Validation of the Flexibility of Responses to Self-Critical Thoughts Scale (FoReST) in a clinical population

Background: The Flexibility of Responses to Self-Critical Thoughts Scale (FoReST) is a questionnaire that was developed to assess whether people can be psychologically flexible when experiencing critical thoughts about themselves. This measure could have important application for evaluating third wave therapies such as Acceptance and Commitment Therapy (ACT) and Compassion Focused therapy (CFT). This study investigated the validity (concurrent, predictive and incremental), internal consistency and factor structure of the FoReST in a sample of people experiencing mental health difficulties. Method: A total of 132 individuals attending Primary Care and Community Mental Health Teams within NHS Greater Glasgow and Clyde (NHS GGC) and Psychological Therapy Teams within NHS Lanarkshire participated in this study. Participants completed a battery of assessments that included the FoReST and related measures of similar constructs (psychological flexibility, self-compassion and self-criticism) and measures of mental health and well-being. A cross-sectional correlational design was used.
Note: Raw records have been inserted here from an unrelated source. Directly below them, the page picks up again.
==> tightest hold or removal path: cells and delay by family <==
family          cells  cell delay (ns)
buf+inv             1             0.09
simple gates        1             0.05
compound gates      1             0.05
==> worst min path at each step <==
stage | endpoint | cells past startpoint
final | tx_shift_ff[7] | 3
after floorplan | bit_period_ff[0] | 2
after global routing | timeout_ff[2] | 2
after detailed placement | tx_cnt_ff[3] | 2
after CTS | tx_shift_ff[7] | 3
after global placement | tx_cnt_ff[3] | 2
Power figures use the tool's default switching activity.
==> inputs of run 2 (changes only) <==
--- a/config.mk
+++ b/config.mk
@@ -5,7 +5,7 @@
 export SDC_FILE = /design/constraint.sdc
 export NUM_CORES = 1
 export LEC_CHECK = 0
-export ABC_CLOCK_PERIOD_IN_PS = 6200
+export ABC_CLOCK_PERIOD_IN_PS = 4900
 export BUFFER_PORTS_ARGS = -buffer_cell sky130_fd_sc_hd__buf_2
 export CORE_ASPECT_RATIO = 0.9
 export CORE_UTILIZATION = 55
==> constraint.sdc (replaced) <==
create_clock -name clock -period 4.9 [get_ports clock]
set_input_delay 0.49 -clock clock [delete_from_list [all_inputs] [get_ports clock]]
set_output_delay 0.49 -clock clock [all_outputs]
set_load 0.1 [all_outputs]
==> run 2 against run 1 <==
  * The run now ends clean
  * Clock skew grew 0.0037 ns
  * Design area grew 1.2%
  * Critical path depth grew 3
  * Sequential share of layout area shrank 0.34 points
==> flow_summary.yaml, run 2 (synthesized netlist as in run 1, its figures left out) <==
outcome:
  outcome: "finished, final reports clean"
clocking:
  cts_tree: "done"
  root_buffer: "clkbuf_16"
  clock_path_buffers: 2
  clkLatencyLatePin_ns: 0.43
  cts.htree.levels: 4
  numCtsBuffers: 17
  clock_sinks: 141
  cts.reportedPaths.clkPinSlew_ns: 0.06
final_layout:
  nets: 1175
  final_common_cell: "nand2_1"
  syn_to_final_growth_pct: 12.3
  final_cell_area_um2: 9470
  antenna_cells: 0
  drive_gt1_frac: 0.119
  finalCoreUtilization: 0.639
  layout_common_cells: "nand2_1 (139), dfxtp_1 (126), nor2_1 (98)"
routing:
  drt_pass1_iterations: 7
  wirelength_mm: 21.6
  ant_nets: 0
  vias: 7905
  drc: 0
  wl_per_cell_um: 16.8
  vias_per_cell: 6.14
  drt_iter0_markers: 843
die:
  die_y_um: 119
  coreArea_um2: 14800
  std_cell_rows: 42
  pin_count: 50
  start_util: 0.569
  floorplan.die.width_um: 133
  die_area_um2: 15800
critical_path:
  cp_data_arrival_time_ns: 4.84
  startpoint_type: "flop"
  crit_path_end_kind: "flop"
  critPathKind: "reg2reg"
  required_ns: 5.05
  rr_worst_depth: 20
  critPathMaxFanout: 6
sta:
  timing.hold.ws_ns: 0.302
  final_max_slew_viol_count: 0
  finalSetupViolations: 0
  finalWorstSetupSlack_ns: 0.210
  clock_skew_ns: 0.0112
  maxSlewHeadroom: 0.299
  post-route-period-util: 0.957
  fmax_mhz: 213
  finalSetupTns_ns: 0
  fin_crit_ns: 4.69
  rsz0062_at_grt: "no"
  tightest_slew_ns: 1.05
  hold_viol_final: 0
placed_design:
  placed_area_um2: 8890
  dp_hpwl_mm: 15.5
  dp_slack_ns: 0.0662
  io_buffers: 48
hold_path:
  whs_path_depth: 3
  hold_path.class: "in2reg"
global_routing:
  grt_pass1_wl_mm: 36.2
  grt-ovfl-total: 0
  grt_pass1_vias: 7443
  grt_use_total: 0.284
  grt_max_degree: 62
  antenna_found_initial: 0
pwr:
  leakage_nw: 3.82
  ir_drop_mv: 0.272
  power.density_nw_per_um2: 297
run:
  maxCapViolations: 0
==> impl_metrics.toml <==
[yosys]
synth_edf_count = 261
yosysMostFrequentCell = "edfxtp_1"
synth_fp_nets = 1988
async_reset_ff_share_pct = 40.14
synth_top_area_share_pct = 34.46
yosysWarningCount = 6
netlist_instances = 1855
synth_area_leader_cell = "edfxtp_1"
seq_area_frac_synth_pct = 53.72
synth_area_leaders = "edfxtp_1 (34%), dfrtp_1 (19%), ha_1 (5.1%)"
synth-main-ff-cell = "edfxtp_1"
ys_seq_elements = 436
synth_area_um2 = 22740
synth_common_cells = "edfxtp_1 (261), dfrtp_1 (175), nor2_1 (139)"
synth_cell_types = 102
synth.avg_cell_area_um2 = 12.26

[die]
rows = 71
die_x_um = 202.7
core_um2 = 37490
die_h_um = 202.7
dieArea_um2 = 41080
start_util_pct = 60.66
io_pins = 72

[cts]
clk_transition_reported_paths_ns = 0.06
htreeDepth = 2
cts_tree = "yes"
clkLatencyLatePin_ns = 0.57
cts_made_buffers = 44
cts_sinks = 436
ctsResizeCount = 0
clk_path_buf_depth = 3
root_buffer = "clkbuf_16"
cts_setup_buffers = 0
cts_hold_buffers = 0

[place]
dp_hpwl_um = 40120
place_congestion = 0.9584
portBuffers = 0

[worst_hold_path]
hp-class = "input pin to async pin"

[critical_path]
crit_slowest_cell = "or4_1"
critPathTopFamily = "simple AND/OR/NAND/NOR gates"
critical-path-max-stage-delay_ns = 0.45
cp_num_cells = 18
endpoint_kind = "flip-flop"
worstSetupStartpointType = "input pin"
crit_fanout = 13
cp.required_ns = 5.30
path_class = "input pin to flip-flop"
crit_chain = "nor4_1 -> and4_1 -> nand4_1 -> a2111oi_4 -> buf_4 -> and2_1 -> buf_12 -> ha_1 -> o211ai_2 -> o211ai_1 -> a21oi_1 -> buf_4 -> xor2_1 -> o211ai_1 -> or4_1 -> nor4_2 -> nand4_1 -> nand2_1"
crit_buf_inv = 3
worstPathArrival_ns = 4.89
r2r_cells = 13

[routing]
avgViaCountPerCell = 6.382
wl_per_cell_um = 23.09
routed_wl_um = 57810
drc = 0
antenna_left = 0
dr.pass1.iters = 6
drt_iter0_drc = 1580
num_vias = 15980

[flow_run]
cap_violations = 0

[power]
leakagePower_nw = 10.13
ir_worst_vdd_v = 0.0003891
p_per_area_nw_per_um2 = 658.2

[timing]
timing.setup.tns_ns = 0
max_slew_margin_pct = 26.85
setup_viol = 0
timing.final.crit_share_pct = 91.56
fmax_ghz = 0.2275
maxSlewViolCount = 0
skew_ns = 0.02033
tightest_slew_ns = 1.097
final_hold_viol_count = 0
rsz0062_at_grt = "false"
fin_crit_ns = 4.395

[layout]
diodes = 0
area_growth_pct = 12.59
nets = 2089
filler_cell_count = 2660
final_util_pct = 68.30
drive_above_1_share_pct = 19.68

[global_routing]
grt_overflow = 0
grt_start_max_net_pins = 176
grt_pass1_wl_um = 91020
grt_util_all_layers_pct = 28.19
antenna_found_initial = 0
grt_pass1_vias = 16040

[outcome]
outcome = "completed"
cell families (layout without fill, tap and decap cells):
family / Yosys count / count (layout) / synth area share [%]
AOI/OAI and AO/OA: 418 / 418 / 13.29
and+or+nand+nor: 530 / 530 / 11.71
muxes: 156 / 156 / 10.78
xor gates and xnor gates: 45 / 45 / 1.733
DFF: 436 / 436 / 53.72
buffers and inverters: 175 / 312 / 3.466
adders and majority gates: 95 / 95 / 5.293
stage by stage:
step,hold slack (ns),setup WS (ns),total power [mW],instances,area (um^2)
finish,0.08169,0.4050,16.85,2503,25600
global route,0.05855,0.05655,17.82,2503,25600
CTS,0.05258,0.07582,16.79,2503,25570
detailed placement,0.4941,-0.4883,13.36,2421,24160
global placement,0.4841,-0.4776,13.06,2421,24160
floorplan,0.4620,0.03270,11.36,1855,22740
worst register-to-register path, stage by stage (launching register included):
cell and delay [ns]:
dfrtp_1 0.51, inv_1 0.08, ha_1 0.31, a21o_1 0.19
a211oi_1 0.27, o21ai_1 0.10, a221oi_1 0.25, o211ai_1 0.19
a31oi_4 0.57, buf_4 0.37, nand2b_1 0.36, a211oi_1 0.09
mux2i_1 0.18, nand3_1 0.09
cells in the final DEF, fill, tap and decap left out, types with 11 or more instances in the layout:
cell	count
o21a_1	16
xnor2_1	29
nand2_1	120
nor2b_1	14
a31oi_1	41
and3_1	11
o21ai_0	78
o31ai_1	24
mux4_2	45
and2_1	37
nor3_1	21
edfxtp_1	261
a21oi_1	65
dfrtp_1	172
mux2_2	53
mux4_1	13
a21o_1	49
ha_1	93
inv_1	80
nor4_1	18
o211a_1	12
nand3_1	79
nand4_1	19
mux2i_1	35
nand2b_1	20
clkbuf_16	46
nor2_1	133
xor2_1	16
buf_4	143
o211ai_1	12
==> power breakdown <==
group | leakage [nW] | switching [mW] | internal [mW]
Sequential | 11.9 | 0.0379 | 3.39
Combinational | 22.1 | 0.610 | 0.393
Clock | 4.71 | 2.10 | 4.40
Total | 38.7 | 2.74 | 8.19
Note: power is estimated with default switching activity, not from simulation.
**src/sv/maf_pkg.sv**
```systemverilog
// ----------------------------------------------------------------------------
// maf_pkg
// Shared types, constants and helpers of the moving average filter.
// ----------------------------------------------------------------------------
package maf_pkg;

	localparam int WINDOW_MAX = 256;
	localparam int SLOT_W     = $clog2(WINDOW_MAX);
	localparam int TERM_W     = $clog2(WINDOW_MAX + 1);

	localparam int SAMPLE_W  = 32;
	localparam int SUM_W     = 40;
	localparam int NUM_W     = 56;
	localparam int CNT_W     = 32;
	localparam int DIVISOR_W = 64;
	localparam int QUOT_W    = NUM_W + 1;
	localparam int MUL_W     = 34;
	localparam int ACC_W     = 50;
	localparam int DIV_STEPS = NUM_W;
	localparam int STEP_W    = $clog2(DIV_STEPS);

	localparam logic [16:0] ALPHA_ONE = 17'h10000;

	localparam logic [1:0] MODE_SIMPLE   = 2'd0;
	localparam logic [1:0] MODE_WEIGHTED = 2'd1;
	localparam logic [1:0] MODE_EXP      = 2'd2;

	localparam logic [2:0] REG_MODE   = 3'd0;
	localparam logic [2:0] REG_WLEN   = 3'd1;
	localparam logic [2:0] REG_SKIP   = 3'd2;
	localparam logic [2:0] REG_STRICT = 3'd3;
	localparam logic [2:0] REG_ALPHA  = 3'd4;

	typedef struct packed {
		logic [1:0]  mode;
		logic [8:0]  wlen;
		logic [15:0] skip;
		logic        strict;
		logic [16:0] alpha;
	} cfg_t;

	typedef struct packed {
		logic signed [SAMPLE_W-1:0] sample;
		logic                       sample_empty;
		logic                       group_start;
		logic                       is_exp;
	} item_t;

	typedef struct packed {
		logic                        start;
		logic signed [NUM_W-1:0]     dividend;
		logic        [DIVISOR_W-1:0] divisor;
	} div_req_t;

	typedef struct packed {
		logic                     busy;
		logic                     done;
		logic signed [QUOT_W-1:0] quotient;
	} div_rsp_t;

	typedef enum logic [3:0] {
		ST_IDLE,
		ST_READ,
		ST_UPD,
		ST_WMUL,
		ST_WACC,
		ST_CHK,
		ST_DMUL,
		ST_DIVGO,
		ST_DIV,
		ST_EXPV,
		ST_EXPC,
		ST_EM1,
		ST_EM2,
		ST_EM3,
		ST_ESET,
		ST_RES
	} state_t;

	function automatic logic [CNT_W-1:0] inc_sat(input logic [CNT_W-1:0] v);
		return (v == '1) ? v : v + CNT_W'(1);
	endfunction

	function automatic logic signed [31:0] sat32(input logic signed [63:0] v);
		if (v > 64'sd2147483647) begin
			return 32'sh7fffffff;
		end
		if (v < -64'sd2147483648) begin
			return 32'sh80000000;
		end
		return v[31:0];
	endfunction

endpackage

```
**src/sv/maf_div.sv**
```systemverilog
// ----------------------------------------------------------------------------
// maf_div
// Radix-2 restoring divider, signed dividend by unsigned divisor, one
// quotient bit per cycle, truncating toward zero.
// ----------------------------------------------------------------------------
module maf_div import maf_pkg::*; (
	input  logic     clk,
	input  logic     arst_n,
	input  div_req_t req,
	output div_rsp_t rsp
);

	logic                 busy_q;
	logic                 done_q;
	logic                 neg_q;
	logic [STEP_W-1:0]    cnt_q;
	logic [NUM_W-1:0]     num_q;
	logic [DIVISOR_W-1:0] rem_q;
	logic [DIVISOR_W-1:0] div_q;

	logic [DIVISOR_W:0]   trial;
	logic                 ge;
	logic [NUM_W-1:0]     mag;

	assign trial = {rem_q, num_q[NUM_W-1]};
	assign ge    = trial >= {1'b0, div_q};
	assign mag   = req.dividend[NUM_W-1] ? NUM_W'(-req.dividend) : NUM_W'(req.dividend);

	always_ff @(posedge clk or negedge arst_n) begin
		if (!arst_n) begin
			busy_q <= 1'b0;
			done_q <= 1'b0;
			cnt_q  <= '0;
		end else begin
			done_q <= 1'b0;
			if (req.start) begin
				busy_q <= 1'b1;
				cnt_q  <= '0;
			end else if (busy_q) begin
				cnt_q <= cnt_q + STEP_W'(1);
				if (cnt_q == STEP_W'(DIV_STEPS - 1)) begin
					busy_q <= 1'b0;
					done_q <= 1'b1;
				end
			end
		end
	end

	always_ff @(posedge clk) begin
		if (req.start) begin
			neg_q <= req.dividend[NUM_W-1];
			num_q <= mag;
			rem_q <= '0;
			div_q <= req.divisor;
		end else if (busy_q) begin
			rem_q <= ge ? DIVISOR_W'(trial - {1'b0, div_q}) : trial[DIVISOR_W-1:0];
			num_q <= {num_q[NUM_W-2:0], ge};
		end
	end

	assign rsp.busy     = busy_q;
	assign rsp.done     = done_q;
	assign rsp.quotient = neg_q ? -$signed({1'b0, num_q}) : $signed({1'b0, num_q});

endmodule

```
**config.mk**
```make
export PLATFORM = sky130hd
export DESIGN_NAME = maf_div
export DESIGN_NICKNAME = d
export VERILOG_FILES = /design/src/sv/maf_pkg.sv /design/src/sv/maf_div.sv
export SDC_FILE = /design/constraint.sdc
export NUM_CORES = 1
export LEC_CHECK = 0
export BUFFER_PORTS_ARGS = -buffer_cell sky130_fd_sc_hd__buf_2
export CAP_MARGIN = 10
export CORE_MARGIN = 5
export CORE_UTILIZATION = 50
export DETAILED_ROUTE_END_ITERATION = 12
export PLACE_DENSITY = 0.73
export SKIP_CTS_REPAIR_TIMING = 1
export SLEW_MARGIN = 20
export SYNTH_ARGS = -nofsm -noshare
export SYNTH_HDL_FRONTEND = slang
export SYNTH_SLANG_ARGS = --single-unit
```
**constraint.sdc**
```tcl
create_clock -name clk -period 4.4 [get_ports clk]
set_clock_uncertainty 0.15 [all_clocks]
set_input_delay 0.88 -clock clk [delete_from_list [all_inputs] [get_ports clk]]
set_output_delay 0.88 -clock clk [all_outputs]
set_load 0.01 [all_outputs]
```
==> out/results.tsv, run 1 <==
metric	value	unit
status	complete, but fails checks	
violations	negative setup slack	
finalHoldViolCount	0	
ff2ff_setup_slack	0.50	ns
synth_warnings	0	
fin_ws	-0.718	ns
pwr_density_cell	531	nW/um^2
path_class	register to output pin	
seq_area_frac_synth	0.373	
ys_seq_elements	193	
finalPower	8420	uW
io_pins	182	
synth_area	13700	sq um
via_per_inst	5.80	
cp-end-kind	output pin	
syn-mean-instance-area	8.60	sq um
antenna_left	0	
required	3.37	ns
synth.top_cell.area_share	0.265	
grt_usage	0.222	
cts_sinks	193	
drv_cap	0	
grt_overflow	0	
max-vdd-ir-drop	0.270	mV
synth.net_count	1784	
crit_end	rsp[54]	
final_nets	1957	
r2r_cells	13	
max_freq	195	MHz
critPathLaunchType	register	
rsz0062_at_grt	true	
vias	12300	
die_x	176	microns
grt_pass1_wl	57100	microns
drive_above_1_share	0.178	
cts_tree	done	
clockBufferDepth	2	
synthFlopType	edfxtp_1	
die_h	176	microns
fillers	2379	
wl_per_cell	16.6	microns
relSlewSlack	0.375	
async_reset_ff_frac	0.0415	
diodes	0	
dieArea	30800	sq um
dr.pass1.iters	5	
fin_util	0.588	
clk_pin_slew	0.08	ns
hold_slack	0.118	ns
clkLatencyLatePin	0.45	ns
routed_wl	35300	microns
synth_top_area_cell	edfxtp_1	
cp.arrival	4.09	ns
slew_violations	0	
leakage	0.00654	uW
drcViolationCount	0	
synth_cell_types	73	
synth_edf_count	121	
worst_pin_slew	0.937	ns
setup_viol	16	
num_rows	60	
path_max_fanout	4	
syn2layout_area_growth	15.6	%
io_buffer_count	181	
htree_levels	4	
setup_tns	-7.11	ns
r2r-start	div_q[6]	
numCtsBuffers	17	
grt_max_degree	170	
core_area	27000	sq um
finalCriticalPeriod	5.12	ns
drt_iter0_drc	1163	
initial_core_util	0.509	
synth.area.top_cells	edfxtp_1, dfxtp_1, xnor2_1, ha_1, nand2_1	
clockRootBuffer	clkbuf_16	
period_share	1.16	
syn_inst	1593	
gp_congestion	0.909	
grt_pass1_vias	11600	
hpwl	26100	microns
crit_path_start	num_q[23]	
hold_path.class	input pin to async pin	
r2r-end	rem_q[55]	
antenna_found_initial	0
Results: An Exploratory factor analysis described an interpretable 2-factor structure within the items of the FoReST: unworkable action and experiential avoidance. The FoReST demonstrated good internal consistency ( = .89). Concurrent validity was supported through moderate to strong correlations with similar measures and moderate correlations with other mental health and well-being outcomes. Conclusions: The FoReST appears to be a valid assessment measure for using with individuals experiencing mental health difficulties. This new measure will be of use for practitioners using ACT, CFT and those integrating both, to help monitor the process of change in flexibility and self-critical thinking across therapy. Further longitudinal studies are required to assess the test-retest reliability of the FoReST.